As for the future, pray. And also know that the teen years are often tough years for parents and their children, and these years are not always marked with respect and gratitude from the children. They are often marked with power struggles and bickering, so you have not gone down a single lonely path. You and Stephen went down a road that many parents and especially parents of step-children go down, but there can always be restoration. I think you experienced restoration to your marriage after the counseling but that was after many years of bickering too. So it may take years but restoration can come with you and your son as well. Just leave it in God`s timing and keep your heart open to your son.

I wonder if the hardest part for you though is you have raised him like your own son and provided for him like your own son, but you were never given the full respect and acknowledgement that you were truly his father? So to some extent you were "dad" when it came to buying school supplies, Christmas time, etc., but when it came to raising him and disciplining him you were not given full freedom and respect and were reminded that he was some other man`s son? And this attitude was unfortunately passed down to your son not by his own making but by what he was told. I can only imagine being a child having a dad and then being told "he`s not really your dad" and being told my fake dad had no real right to discipline me. That must be emotionally confusing, angering, and hurtful to a boy who just wants to have a dad who loves him but is getting messages from others that "my dad" can`t possibly love me as his son because he`s not really my dad. So your son may have been struggling with a lot of issues not really knowing who he was or who his dad was. And then you must have felt handcuffed and disrespected as a dad, being a dad but being treated as "another man NOT Dad".

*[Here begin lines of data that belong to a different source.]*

`src/rtl/gpio_bank_pkg.sv`:
```
// Shared register map, bus-side access payload and helpers for the GPIO bank.
package gpio_bank_pkg;

  localparam int unsigned BUS_W = 32;

  localparam logic [2:0] REG_OUT     = 3'd0;
  localparam logic [2:0] REG_SET     = 3'd1;
  localparam logic [2:0] REG_CLR     = 3'd2;
  localparam logic [2:0] REG_TGL     = 3'd3;
  localparam logic [2:0] REG_IN      = 3'd4;
  localparam logic [2:0] REG_RISE_EN = 3'd5;
  localparam logic [2:0] REG_FALL_EN = 3'd6;
  localparam logic [2:0] REG_EVT     = 3'd7;

  // Decoded access broadcast to every port slice; data is already byte-masked.
  typedef struct packed {
    logic [2:0]       reg_sel;
    logic [BUS_W-1:0] mask;
    logic [BUS_W-1:0] data;
  } gpio_acc_t;

  function automatic int unsigned clog2(input int unsigned v);
    int unsigned r;
    r = 0;
    while ((32'd1 << r) < v) r = r + 1;
    return r;
  endfunction

endpackage

```
`src/rtl/gpio_port_slice.sv`:
```
// One GPIO port: output register, input synchroniser, edge detect, sticky event flags.
module gpio_port_slice
  import gpio_bank_pkg::*;
#(
  parameter int unsigned WIDTH       = 32,
  parameter int unsigned SYNC_STAGES = 2,
  parameter logic [31:0] OUT_RESET   = 32'h0
) (
  input  logic             clk24,
  input  logic             reset,
  input  logic [WIDTH-1:0] pin,
  input  logic             wr_en,
  input  gpio_acc_t        acc,
  output logic [WIDTH-1:0] out_q,
  output logic [31:0]      rd_word_c,
  output logic             evt_any_c
);

  logic [WIDTH-1:0] sync_q [SYNC_STAGES];
  logic [WIDTH-1:0] sync;
  logic [WIDTH-1:0] prev_q;
  logic [WIDTH-1:0] rise_en_q;
  logic [WIDTH-1:0] fall_en_q;
  logic [WIDTH-1:0] evt_q;

  logic [WIDTH-1:0] mask;
  logic [WIDTH-1:0] data;
  logic [WIDTH-1:0] rise_c;
  logic [WIDTH-1:0] fall_c;
  logic [WIDTH-1:0] clr_c;
  logic [WIDTH-1:0] out_nxt;
  logic [WIDTH-1:0] rise_en_nxt;
  logic [WIDTH-1:0] fall_en_nxt;
  logic [WIDTH-1:0] evt_nxt;

  assign sync   = sync_q[SYNC_STAGES-1];
  assign mask   = acc.mask[WIDTH-1:0];
  assign data   = acc.data[WIDTH-1:0];
  assign rise_c = sync & ~prev_q;
  assign fall_c = ~sync & prev_q;

  // Register updates; a fresh edge always wins over a same-cycle W1C.
  always_comb begin
    out_nxt     = out_q;
    rise_en_nxt = rise_en_q;
    fall_en_nxt = fall_en_q;
    clr_c       = '0;
    if (wr_en) begin
      case (acc.reg_sel)
        REG_OUT:     out_nxt     = (out_q & ~mask) | data;
        REG_SET:     out_nxt     = out_q | data;
        REG_CLR:     out_nxt     = out_q & ~data;
        REG_TGL:     out_nxt     = out_q ^ data;
        REG_RISE_EN: rise_en_nxt = (rise_en_q & ~mask) | data;
        REG_FALL_EN: fall_en_nxt = (fall_en_q & ~mask) | data;
        REG_EVT:     clr_c       = data;
        default:     clr_c       = '0;
      endcase
    end
    evt_nxt = (evt_q & ~clr_c) | (rise_c & rise_en_q) | (fall_c & fall_en_q);
  end

  always_ff @(posedge clk24 or posedge reset) begin
    if (reset) begin
      for (int unsigned s = 0; s < SYNC_STAGES; s++) sync_q[s] <= '0;
      prev_q    <= '0;
      out_q     <= OUT_RESET[WIDTH-1:0];
      rise_en_q <= '0;
      fall_en_q <= '0;
      evt_q     <= '0;
    end else begin
      sync_q[0] <= pin;
      for (int unsigned s = 1; s < SYNC_STAGES; s++) sync_q[s] <= sync_q[s-1];
      prev_q    <= sync;
      out_q     <= out_nxt;
      rise_en_q <= rise_en_nxt;
      fall_en_q <= fall_en_nxt;
      evt_q     <= evt_nxt;
    end
  end

  // Read word is zero-extended to the bus width.
  always_comb begin
    rd_word_c = '0;
    case (acc.reg_sel)
      REG_OUT, REG_SET, REG_CLR, REG_TGL: rd_word_c = 32'(out_q);
      REG_IN:      rd_word_c = 32'(sync);
      REG_RISE_EN: rd_word_c = 32'(rise_en_q);
      REG_FALL_EN: rd_word_c = 32'(fall_en_q);
      REG_EVT:     rd_word_c = 32'(evt_q);
      default:     rd_word_c = '0;
    endcase
  end

  assign evt_any_c = |(evt_q & (rise_en_q | fall_en_q));

endmodule

```
`src/rtl/gpio_bank.sv`:
```
// Parametrised GPIO bank on the picorv32 native bus: decode, handshake, read mux, irq.
module gpio_bank
  import gpio_bank_pkg::*;
#(
  parameter int unsigned NUM_PORTS   = 4,
  parameter int unsigned WIDTH       = 32,
  parameter int unsigned SYNC_STAGES = 2,
  parameter logic [31:0] OUT_RESET   = 32'h0,
  localparam int unsigned ADDR_W     = clog2(NUM_PORTS) + 3
) (
  input  logic                       clk24,
  input  logic                       reset,
  input  logic                       sel,
  input  logic [ADDR_W-1:0]          addr,
  input  logic [3:0]                 wstrb,
  input  logic [31:0]                wdata,
  output logic [31:0]                rdata,
  output logic                       ready,
  input  logic [NUM_PORTS*WIDTH-1:0] gp_in,
  output logic [NUM_PORTS*WIDTH-1:0] gp_out,
  output logic                       irq
);

  // Wide enough for any address-space port index, including out-of-range ones.
  localparam int unsigned PORT_IDX_W = 5;

  logic                  access_c;
  logic [PORT_IDX_W-1:0] port_idx;
  logic [31:0]           byte_mask;
  gpio_acc_t             acc;
  logic [NUM_PORTS-1:0]  wr_hit;
  logic [NUM_PORTS-1:0]  evt_any;
  logic [31:0]           rd_word [NUM_PORTS];
  logic [31:0]           rd_mux;

  assign access_c = sel & ~ready;
  assign port_idx = PORT_IDX_W'(addr >> 3);

  always_comb begin
    byte_mask = '0;
    for (int unsigned b = 0; b < 4; b++) byte_mask[8*b +: 8] = {8{wstrb[b]}};
  end

  always_comb begin
    acc         = '0;
    acc.reg_sel = addr[2:0];
    acc.mask    = byte_mask;
    acc.data    = wdata & byte_mask;
  end

  // Only a write access phase commits; out-of-range ports match no slice.
  always_comb begin
    wr_hit = '0;
    rd_mux = '0;
    for (int unsigned i = 0; i < NUM_PORTS; i++) begin
      if (port_idx == PORT_IDX_W'(i)) begin
        wr_hit[i] = access_c & (|wstrb);
        rd_mux    = rd_word[i];
      end
    end
  end

  for (genvar g = 0; g < NUM_PORTS; g++) begin : g_port
    gpio_port_slice #(
      .WIDTH       (WIDTH),
      .SYNC_STAGES (SYNC_STAGES),
      .OUT_RESET   (OUT_RESET)
    ) u_slice (
      .clk24     (clk24),
      .reset     (reset),
      .pin       (gp_in[g*WIDTH +: WIDTH]),
      .wr_en     (wr_hit[g]),
      .acc       (acc),
      .out_q     (gp_out[g*WIDTH +: WIDTH]),
      .rd_word_c (rd_word[g]),
      .evt_any_c (evt_any[g])
    );
  end

  always_ff @(posedge clk24 or posedge reset) begin
    if (reset) begin
      ready <= 1'b0;
      rdata <= '0;
      irq   <= 1'b0;
    end else begin
      ready <= access_c;
      rdata <= access_c ? rd_mux : '0;
      irq   <= |evt_any;
    end
  end

endmodule

```
==> src/rtl/vga_gain_decode_if.sv <==
// vga_gain_decode_if: thermometer sample input, level handshake and bubble status
interface vga_gain_decode_if #(
   parameter int THERM_WIDTH   = 6,
   parameter int OUTPUT_WIDTH  = 3,
   parameter int ERR_CNT_WIDTH = 8
);
   logic [THERM_WIDTH-1:0]   vga_control_in;
   logic                     in_valid;
   logic [OUTPUT_WIDTH-1:0]  level_out;
   logic                     level_valid;
   logic                     level_ready;
   logic                     bubble_err;
   logic                     err_clear;
   logic [ERR_CNT_WIDTH-1:0] bubble_cnt;
   modport master (
      output vga_control_in, in_valid, level_ready, err_clear,
      input  level_out, level_valid, bubble_err, bubble_cnt
   );
   modport slave (
      input  vga_control_in, in_valid, level_ready, err_clear,
      output level_out, level_valid, bubble_err, bubble_cnt
   );
endinterface
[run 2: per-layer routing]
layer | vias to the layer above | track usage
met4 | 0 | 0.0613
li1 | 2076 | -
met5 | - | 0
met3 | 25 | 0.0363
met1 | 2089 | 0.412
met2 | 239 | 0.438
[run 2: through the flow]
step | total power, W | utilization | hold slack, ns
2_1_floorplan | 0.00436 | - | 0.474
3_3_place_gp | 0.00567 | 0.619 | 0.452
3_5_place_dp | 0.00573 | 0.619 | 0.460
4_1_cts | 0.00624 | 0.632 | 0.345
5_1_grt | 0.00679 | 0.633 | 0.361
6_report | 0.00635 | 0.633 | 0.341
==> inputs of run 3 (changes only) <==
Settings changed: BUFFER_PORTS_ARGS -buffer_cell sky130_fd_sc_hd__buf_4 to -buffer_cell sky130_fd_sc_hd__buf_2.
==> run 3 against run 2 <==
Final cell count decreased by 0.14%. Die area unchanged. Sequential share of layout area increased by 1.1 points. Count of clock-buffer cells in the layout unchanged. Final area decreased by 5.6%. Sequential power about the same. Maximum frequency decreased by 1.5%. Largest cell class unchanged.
**src/rtl/rs_pkg.sv**
```systemverilog
// Shared types, defaults and helpers for the RS encoder front-end blocks.
package rs_pkg;

  typedef enum logic {
    DATA = 1'b0,
    PAD  = 1'b1
  } state_t;

  localparam int         K_MAX_DEF    = 229;
  localparam logic [7:0] PAD_BYTE_DEF = 8'h00;

  // Ceiling log2, usable in parameter defaults; clog2(1) is 0.
  function automatic int clog2(input int value);
    int res;
    res = 0;
    while ((1 << res) < value) begin
      res = res + 1;
    end
    return res;
  endfunction

endpackage

```
**src/rtl/rs_word2byte.sv**
```systemverilog
// Single-word hold register that serialises a WORD_BYTES-wide word into bytes,
// with valid/ready on both sides and a selectable byte order.
module rs_word2byte
  import rs_pkg::*;
#(
  parameter int WORD_BYTES = 4,
  parameter bit BIG_ENDIAN = 1'b0
) (
  input  logic                    core_clk,
  input  logic                    rst_n,
  input  logic                    in_enable,
  input  logic [8*WORD_BYTES-1:0] in_data,
  input  logic                    in_valid,
  output logic                    in_ready,
  output logic [7:0]              out_data,
  output logic                    out_valid,
  input  logic                    out_ready
);

  localparam int               IDX_W    = (WORD_BYTES > 1) ? clog2(WORD_BYTES) : 1;
  localparam logic [IDX_W-1:0] LAST_IDX = IDX_W'(WORD_BYTES - 1);

  logic [8*WORD_BYTES-1:0] hold_word;
  logic                    hold_valid;
  logic [IDX_W-1:0]        byte_idx;
  logic                    last_byte;
  logic                    accept;
  logic                    pop;

  assign last_byte = (byte_idx == LAST_IDX);
  // A new word may land in the same cycle the previous word's final byte leaves.
  assign in_ready  = in_enable && (!hold_valid || (out_ready && last_byte));
  assign accept    = in_valid && in_ready;
  assign pop       = hold_valid && out_ready;
  assign out_valid = hold_valid;

  always_ff @(posedge core_clk or negedge rst_n) begin
    if (!rst_n) begin
      hold_word  <= '0;
      hold_valid <= 1'b0;
      byte_idx   <= '0;
    end else if (accept) begin
      hold_word  <= in_data;
      hold_valid <= 1'b1;
      byte_idx   <= '0;
    end else if (pop) begin
      if (last_byte) begin
        hold_valid <= 1'b0;
        byte_idx   <= '0;
      end else begin
        byte_idx <= byte_idx + IDX_W'(1);
      end
    end
  end

  always_comb begin
    out_data = '0;
    for (int b = 0; b < WORD_BYTES; b++) begin
      if (byte_idx == IDX_W'(b)) begin
        out_data = BIG_ENDIAN ? hold_word[8*(WORD_BYTES-1-b) +: 8] : hold_word[8*b +: 8];
      end
    end
  end

endmodule

```
**src/rtl/rs_enc_framer.sv**
```systemverilog
// Word-to-byte framer for the RS encoder AXIS input: programmable block length,
// flush with pad bytes, block counter and saturating encoder error counter.
module rs_enc_framer
  import rs_pkg::*;
#(
  parameter int         WORD_BYTES = 4,
  parameter int         K_MAX      = K_MAX_DEF,
  parameter int         CNT_W      = clog2(K_MAX + 1),
  parameter bit         BIG_ENDIAN = 1'b0,
  parameter logic [7:0] PAD_BYTE   = PAD_BYTE_DEF
) (
  input  logic                    core_clk,
  input  logic                    rst_n,
  input  logic [CNT_W-1:0]        cfg_k,
  input  logic [8*WORD_BYTES-1:0] s_data,
  input  logic                    s_valid,
  output logic                    s_ready,
  input  logic                    flush_i,
  output logic [7:0]              m_tdata,
  output logic                    m_tvalid,
  input  logic                    m_tready,
  output logic                    m_tlast,
  input  logic                    ev_tlast_missing_i,
  input  logic                    ev_tlast_unexpected_i,
  output logic [15:0]             err_cnt,
  output logic [31:0]             blk_cnt,
  output logic                    busy
);

  localparam logic [CNT_W-1:0] K_MAX_C = CNT_W'(K_MAX);

  state_t           state_q, state_d;
  logic             flush_pend_q, flush_pend_d;
  logic [CNT_W-1:0] byte_cnt;
  logic [CNT_W-1:0] k_act;
  logic [CNT_W-1:0] k_sel;
  logic             run;
  logic             accept_en;
  logic [7:0]       w2b_data;
  logic             w2b_valid;
  logic             at_last;
  logic             xfer;
  logic [16:0]      err_sum;

  // Held low through reset so every output reads 0 until the first clock.
  assign accept_en = run && (state_q == DATA) && !flush_pend_q;

  rs_word2byte #(
    .WORD_BYTES(WORD_BYTES),
    .BIG_ENDIAN(BIG_ENDIAN)
  ) u_word2byte (
    .core_clk (core_clk),
    .rst_n    (rst_n),
    .in_enable(accept_en),
    .in_data  (s_data),
    .in_valid (s_valid),
    .in_ready (s_ready),
    .out_data (w2b_data),
    .out_valid(w2b_valid),
    .out_ready(m_tready)
  );

  assign m_tvalid = (state_q == PAD) || w2b_valid;
  assign m_tdata  = (state_q == PAD) ? PAD_BYTE : w2b_data;
  assign at_last  = (byte_cnt == k_act - CNT_W'(1));
  assign m_tlast  = m_tvalid && at_last;
  assign xfer     = m_tvalid && m_tready;
  assign busy     = w2b_valid || (byte_cnt != '0) || flush_pend_q;
  assign k_sel    = ((cfg_k == '0) || (cfg_k > K_MAX_C)) ? K_MAX_C : cfg_k;
  assign err_sum  = {1'b0, err_cnt} + 17'(ev_tlast_missing_i) + 17'(ev_tlast_unexpected_i);

  always_ff @(posedge core_clk or negedge rst_n) begin
    if (!rst_n) begin
      state_q      <= DATA;
      flush_pend_q <= 1'b0;
      run          <= 1'b0;
    end else begin
      state_q      <= state_d;
      flush_pend_q <= flush_pend_d;
      run          <= 1'b1;
    end
  end

  // A flush only completes a block already in progress; an empty one is dropped.
  always_comb begin
    state_d      = state_q;
    flush_pend_d = flush_pend_q;
    case (state_q)
      DATA: begin
        if (flush_pend_q && !w2b_valid) begin
          if (byte_cnt == '0) begin
            flush_pend_d = 1'b0;
          end else begin
            state_d = PAD;
          end
        end
        if (flush_i) begin
          flush_pend_d = 1'b1;
        end
      end
      PAD: begin
        if (xfer && at_last) begin
          state_d      = DATA;
          flush_pend_d = 1'b0;
        end
      end
      default: begin
        state_d      = DATA;
        flush_pend_d = 1'b0;
      end
    endcase
  end

  // Block length is only re-sampled while idle at a block boundary.
  always_ff @(posedge core_clk or negedge rst_n) begin
    if (!rst_n) begin
      byte_cnt <= '0;
      k_act    <= K_MAX_C;
      blk_cnt  <= '0;
    end else begin
      if ((byte_cnt == '0) && !xfer) begin
        k_act <= k_sel;
      end
      if (xfer) begin
        if (at_last) begin
          byte_cnt <= '0;
          blk_cnt  <= blk_cnt + 32'd1;
        end else begin
          byte_cnt <= byte_cnt + CNT_W'(1);
        end
      end
    end
  end

  always_ff @(posedge core_clk or negedge rst_n) begin
    if (!rst_n) begin
      err_cnt <= '0;
    end else begin
      err_cnt <= err_sum[16] ? 16'hFFFF : err_sum[15:0];
    end
  end

endmodule

```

I wonder if the opportunity arises if it would help if you and Stephen talked through these things about how you really loved him as your own flesh and blood, but having the fact that he was not biologically yours being thrown in your face got in the way. Nevertheless you just want him to know that you always loved him like your own son. It is possible that somewhere down the line he lost sight of that? If he was being told your not his dad and then when you tried to discipline him, he may have been led to think you were picking on him as the "step-child" and you never really liked him? Maybe a lot of your issues could be traced back to both of you just struggling with your identies as father and son?